* **Assignment**
Exactly as they appear, copy the lines from the start of the entries below to the line containing "met4: 3.3 / 5.530 / 25 / 0", both ends included.

────────

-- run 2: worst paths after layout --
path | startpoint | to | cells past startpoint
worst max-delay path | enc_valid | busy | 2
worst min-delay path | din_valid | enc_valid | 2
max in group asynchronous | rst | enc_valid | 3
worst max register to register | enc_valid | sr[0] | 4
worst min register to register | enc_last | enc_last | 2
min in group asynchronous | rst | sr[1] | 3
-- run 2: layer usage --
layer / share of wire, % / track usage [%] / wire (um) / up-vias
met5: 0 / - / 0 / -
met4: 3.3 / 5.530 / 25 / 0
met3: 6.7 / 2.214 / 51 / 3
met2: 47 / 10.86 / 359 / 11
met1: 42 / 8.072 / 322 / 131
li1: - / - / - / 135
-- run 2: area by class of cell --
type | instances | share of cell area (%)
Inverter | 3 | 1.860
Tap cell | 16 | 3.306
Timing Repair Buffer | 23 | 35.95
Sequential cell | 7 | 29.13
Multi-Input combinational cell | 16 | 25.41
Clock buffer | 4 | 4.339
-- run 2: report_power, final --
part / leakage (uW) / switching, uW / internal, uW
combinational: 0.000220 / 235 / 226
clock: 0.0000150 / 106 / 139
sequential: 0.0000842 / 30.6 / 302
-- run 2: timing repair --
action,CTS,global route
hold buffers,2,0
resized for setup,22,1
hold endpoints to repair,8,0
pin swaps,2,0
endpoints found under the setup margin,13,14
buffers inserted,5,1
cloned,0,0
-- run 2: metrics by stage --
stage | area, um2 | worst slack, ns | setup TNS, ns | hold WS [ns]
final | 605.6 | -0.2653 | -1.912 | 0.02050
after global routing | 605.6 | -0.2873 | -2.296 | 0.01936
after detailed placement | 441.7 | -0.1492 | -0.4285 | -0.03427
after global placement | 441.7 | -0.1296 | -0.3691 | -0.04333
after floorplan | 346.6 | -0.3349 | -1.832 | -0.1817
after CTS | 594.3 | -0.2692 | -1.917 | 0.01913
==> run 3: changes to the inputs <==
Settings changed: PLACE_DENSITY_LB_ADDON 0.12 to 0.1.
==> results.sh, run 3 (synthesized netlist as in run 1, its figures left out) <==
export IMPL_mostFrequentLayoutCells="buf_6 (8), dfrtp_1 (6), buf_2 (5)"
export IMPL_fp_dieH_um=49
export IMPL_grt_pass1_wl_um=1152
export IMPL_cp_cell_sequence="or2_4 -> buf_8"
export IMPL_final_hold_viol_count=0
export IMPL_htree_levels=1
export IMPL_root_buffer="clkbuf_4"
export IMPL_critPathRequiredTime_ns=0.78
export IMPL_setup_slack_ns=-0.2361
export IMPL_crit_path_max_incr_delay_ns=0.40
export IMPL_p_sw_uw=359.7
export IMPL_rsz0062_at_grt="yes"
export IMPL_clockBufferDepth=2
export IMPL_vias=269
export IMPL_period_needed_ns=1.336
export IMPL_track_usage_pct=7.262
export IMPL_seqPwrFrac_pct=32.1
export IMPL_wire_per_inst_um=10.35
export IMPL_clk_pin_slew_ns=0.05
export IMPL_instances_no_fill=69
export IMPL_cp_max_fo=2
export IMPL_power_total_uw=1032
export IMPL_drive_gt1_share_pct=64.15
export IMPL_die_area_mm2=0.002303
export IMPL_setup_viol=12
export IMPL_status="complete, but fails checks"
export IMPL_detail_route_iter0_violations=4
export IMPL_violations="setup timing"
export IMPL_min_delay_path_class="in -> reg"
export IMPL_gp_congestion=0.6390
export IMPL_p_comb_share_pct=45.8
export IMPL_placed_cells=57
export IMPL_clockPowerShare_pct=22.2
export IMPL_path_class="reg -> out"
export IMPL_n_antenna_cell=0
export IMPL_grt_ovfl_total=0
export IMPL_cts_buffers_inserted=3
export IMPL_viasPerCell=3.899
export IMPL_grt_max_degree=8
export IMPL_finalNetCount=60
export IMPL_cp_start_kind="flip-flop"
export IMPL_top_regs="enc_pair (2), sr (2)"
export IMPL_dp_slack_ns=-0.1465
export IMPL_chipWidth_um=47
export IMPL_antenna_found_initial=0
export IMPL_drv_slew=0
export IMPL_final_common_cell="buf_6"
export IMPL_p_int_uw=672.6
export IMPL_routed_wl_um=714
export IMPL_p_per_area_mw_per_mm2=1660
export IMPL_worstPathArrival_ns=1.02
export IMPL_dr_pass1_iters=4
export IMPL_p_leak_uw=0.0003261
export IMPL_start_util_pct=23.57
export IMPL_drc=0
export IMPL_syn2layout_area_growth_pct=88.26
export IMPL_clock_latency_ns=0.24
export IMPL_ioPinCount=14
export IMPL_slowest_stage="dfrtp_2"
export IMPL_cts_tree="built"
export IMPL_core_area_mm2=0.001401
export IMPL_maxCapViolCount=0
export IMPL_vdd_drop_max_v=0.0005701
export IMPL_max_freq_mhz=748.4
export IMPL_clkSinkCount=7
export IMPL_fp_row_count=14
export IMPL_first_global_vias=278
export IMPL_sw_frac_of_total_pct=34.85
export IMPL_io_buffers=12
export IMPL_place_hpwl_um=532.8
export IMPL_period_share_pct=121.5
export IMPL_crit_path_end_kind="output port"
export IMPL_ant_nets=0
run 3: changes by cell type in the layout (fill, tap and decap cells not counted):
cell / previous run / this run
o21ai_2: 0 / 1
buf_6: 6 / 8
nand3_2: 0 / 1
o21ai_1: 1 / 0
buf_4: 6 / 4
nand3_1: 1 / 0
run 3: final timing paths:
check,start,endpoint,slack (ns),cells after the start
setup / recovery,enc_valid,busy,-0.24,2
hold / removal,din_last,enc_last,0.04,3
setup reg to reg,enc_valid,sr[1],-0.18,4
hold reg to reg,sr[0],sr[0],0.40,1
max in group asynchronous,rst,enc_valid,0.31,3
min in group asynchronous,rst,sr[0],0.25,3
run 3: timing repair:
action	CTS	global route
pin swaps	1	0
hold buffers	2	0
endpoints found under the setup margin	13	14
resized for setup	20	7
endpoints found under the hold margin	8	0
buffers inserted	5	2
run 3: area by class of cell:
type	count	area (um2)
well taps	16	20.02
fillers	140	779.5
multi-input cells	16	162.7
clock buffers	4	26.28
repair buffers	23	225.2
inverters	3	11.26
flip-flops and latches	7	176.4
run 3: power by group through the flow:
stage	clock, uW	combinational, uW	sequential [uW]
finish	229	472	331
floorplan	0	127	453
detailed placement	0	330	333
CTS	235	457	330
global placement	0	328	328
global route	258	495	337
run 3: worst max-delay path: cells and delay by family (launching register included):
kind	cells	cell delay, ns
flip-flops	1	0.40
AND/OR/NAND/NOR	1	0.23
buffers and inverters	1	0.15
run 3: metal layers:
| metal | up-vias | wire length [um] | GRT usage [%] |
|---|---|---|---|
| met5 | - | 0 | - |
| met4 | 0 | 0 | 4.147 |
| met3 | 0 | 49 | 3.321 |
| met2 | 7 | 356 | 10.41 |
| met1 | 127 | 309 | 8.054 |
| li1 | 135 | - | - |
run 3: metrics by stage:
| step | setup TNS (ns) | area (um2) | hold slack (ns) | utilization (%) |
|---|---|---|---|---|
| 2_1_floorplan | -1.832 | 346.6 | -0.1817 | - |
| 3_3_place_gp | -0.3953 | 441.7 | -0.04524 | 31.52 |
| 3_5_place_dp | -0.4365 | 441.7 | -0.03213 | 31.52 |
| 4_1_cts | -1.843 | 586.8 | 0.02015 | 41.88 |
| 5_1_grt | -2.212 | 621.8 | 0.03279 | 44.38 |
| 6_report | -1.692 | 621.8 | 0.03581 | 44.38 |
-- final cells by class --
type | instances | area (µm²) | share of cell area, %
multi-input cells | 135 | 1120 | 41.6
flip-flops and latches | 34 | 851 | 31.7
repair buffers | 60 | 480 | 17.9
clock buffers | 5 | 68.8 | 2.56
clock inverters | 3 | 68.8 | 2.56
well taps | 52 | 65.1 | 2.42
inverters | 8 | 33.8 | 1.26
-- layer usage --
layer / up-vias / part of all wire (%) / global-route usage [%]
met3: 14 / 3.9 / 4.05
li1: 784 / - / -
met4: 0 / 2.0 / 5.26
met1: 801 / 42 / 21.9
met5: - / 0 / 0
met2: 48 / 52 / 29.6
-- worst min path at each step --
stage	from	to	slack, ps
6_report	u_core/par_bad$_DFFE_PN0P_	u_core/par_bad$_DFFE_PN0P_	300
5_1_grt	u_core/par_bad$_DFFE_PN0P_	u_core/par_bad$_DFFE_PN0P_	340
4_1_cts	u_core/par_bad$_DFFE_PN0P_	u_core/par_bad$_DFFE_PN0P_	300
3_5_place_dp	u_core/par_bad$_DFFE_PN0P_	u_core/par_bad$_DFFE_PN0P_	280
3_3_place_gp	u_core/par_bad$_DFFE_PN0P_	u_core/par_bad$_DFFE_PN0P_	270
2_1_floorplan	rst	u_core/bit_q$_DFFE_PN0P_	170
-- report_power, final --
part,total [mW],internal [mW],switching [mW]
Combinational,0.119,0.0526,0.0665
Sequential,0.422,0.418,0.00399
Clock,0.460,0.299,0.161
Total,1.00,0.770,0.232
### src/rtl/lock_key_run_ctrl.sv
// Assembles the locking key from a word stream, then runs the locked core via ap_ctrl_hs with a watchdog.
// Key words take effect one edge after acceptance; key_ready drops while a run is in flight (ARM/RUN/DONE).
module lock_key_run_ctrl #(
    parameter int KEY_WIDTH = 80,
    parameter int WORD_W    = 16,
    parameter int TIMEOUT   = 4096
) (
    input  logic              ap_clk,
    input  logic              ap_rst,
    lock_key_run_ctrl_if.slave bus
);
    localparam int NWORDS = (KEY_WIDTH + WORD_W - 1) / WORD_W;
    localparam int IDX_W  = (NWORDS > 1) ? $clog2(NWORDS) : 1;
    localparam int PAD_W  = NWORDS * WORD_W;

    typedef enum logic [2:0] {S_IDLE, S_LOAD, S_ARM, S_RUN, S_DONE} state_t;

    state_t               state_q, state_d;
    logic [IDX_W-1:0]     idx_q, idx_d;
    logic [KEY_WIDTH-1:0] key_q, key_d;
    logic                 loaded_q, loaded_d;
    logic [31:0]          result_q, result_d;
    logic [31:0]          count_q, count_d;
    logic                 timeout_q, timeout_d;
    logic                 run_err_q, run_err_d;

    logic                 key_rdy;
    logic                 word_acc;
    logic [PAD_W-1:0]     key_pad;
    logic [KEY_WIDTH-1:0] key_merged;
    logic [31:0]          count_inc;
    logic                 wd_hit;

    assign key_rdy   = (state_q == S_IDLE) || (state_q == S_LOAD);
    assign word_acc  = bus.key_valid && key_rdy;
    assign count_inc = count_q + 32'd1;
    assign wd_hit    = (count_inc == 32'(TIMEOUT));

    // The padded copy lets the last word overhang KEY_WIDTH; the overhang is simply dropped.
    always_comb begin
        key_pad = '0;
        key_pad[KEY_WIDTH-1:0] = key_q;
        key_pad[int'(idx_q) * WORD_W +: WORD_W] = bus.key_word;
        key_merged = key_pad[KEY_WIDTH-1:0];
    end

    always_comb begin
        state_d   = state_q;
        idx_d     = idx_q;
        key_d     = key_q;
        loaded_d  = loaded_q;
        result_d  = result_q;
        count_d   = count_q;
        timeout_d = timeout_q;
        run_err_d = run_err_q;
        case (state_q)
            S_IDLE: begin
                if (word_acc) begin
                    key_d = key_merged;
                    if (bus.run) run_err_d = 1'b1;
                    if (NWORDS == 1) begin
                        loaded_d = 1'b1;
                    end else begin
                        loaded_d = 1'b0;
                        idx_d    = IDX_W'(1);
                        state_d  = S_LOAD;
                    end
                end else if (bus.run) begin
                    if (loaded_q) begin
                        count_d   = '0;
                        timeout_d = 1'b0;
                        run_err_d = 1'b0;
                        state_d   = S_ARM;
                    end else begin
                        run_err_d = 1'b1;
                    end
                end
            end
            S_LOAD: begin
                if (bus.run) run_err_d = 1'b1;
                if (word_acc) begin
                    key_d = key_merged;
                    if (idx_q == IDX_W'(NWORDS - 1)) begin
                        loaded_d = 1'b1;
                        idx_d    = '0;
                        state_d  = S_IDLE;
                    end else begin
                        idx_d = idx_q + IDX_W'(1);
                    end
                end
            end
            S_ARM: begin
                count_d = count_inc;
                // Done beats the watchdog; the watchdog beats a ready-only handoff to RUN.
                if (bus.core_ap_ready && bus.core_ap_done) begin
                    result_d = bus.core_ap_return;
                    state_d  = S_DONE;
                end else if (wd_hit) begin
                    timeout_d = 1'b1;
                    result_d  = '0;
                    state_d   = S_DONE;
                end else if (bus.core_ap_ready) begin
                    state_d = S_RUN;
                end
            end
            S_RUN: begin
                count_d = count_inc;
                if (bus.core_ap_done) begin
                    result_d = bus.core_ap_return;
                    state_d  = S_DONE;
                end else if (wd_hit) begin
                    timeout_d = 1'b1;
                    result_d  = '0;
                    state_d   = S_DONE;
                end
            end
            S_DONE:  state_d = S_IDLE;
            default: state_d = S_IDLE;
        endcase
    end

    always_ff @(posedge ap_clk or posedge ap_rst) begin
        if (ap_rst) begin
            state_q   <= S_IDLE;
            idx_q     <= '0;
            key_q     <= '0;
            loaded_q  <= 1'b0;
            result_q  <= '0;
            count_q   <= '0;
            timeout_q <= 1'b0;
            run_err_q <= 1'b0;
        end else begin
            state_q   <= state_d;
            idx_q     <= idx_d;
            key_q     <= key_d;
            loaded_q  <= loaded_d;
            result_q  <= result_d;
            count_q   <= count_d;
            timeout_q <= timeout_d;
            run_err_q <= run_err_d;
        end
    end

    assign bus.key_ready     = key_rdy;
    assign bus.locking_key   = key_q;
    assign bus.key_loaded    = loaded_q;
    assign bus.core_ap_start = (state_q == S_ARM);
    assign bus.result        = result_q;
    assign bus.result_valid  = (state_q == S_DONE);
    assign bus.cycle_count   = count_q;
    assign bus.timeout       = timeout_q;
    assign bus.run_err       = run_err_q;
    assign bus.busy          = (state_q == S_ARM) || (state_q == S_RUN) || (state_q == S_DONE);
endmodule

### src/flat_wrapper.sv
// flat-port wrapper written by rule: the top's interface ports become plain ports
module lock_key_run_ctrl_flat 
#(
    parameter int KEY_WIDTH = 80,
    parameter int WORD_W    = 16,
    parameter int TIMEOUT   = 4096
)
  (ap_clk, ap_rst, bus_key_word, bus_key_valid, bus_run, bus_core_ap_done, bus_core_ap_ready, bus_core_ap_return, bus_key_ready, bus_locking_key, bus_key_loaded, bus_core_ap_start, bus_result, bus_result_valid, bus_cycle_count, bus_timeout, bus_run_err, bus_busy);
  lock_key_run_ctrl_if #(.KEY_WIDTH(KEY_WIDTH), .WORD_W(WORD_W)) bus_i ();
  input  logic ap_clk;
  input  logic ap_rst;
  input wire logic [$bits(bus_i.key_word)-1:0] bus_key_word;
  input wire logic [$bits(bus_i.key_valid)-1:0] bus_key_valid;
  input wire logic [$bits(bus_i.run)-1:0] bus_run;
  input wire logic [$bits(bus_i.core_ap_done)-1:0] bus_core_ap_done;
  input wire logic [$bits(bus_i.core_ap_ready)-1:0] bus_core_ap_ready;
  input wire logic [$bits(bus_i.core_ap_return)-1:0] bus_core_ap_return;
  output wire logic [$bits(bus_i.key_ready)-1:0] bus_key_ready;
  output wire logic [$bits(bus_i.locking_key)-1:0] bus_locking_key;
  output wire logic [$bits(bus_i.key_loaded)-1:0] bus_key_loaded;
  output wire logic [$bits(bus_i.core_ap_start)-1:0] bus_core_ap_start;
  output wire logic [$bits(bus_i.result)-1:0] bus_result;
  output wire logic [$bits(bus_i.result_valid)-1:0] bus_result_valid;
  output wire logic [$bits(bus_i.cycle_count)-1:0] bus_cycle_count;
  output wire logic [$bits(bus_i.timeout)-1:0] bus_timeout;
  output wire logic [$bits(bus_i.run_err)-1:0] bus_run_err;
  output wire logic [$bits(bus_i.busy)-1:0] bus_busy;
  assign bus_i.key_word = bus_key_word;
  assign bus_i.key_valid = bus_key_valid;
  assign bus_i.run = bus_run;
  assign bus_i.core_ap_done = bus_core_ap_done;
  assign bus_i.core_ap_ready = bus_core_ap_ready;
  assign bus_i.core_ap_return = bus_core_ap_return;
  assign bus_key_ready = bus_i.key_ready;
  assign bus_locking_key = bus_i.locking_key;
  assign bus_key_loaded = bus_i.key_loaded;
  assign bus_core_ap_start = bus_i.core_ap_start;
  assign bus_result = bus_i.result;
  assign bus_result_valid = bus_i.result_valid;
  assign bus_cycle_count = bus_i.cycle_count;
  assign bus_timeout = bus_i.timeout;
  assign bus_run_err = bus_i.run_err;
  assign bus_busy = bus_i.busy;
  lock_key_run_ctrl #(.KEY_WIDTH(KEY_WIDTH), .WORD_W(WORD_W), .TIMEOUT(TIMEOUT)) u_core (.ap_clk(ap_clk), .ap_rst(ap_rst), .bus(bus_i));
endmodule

────────

* **Task solution**
-- run 2: worst paths after layout --
path | startpoint | to | cells past startpoint
worst max-delay path | enc_valid | busy | 2
worst min-delay path | din_valid | enc_valid | 2
max in group asynchronous | rst | enc_valid | 3
worst max register to register | enc_valid | sr[0] | 4
worst min register to register | enc_last | enc_last | 2
min in group asynchronous | rst | sr[1] | 3
-- run 2: layer usage --
layer / share of wire, % / track usage [%] / wire (um) / up-vias
met5: 0 / - / 0 / -
met4: 3.3 / 5.530 / 25 / 0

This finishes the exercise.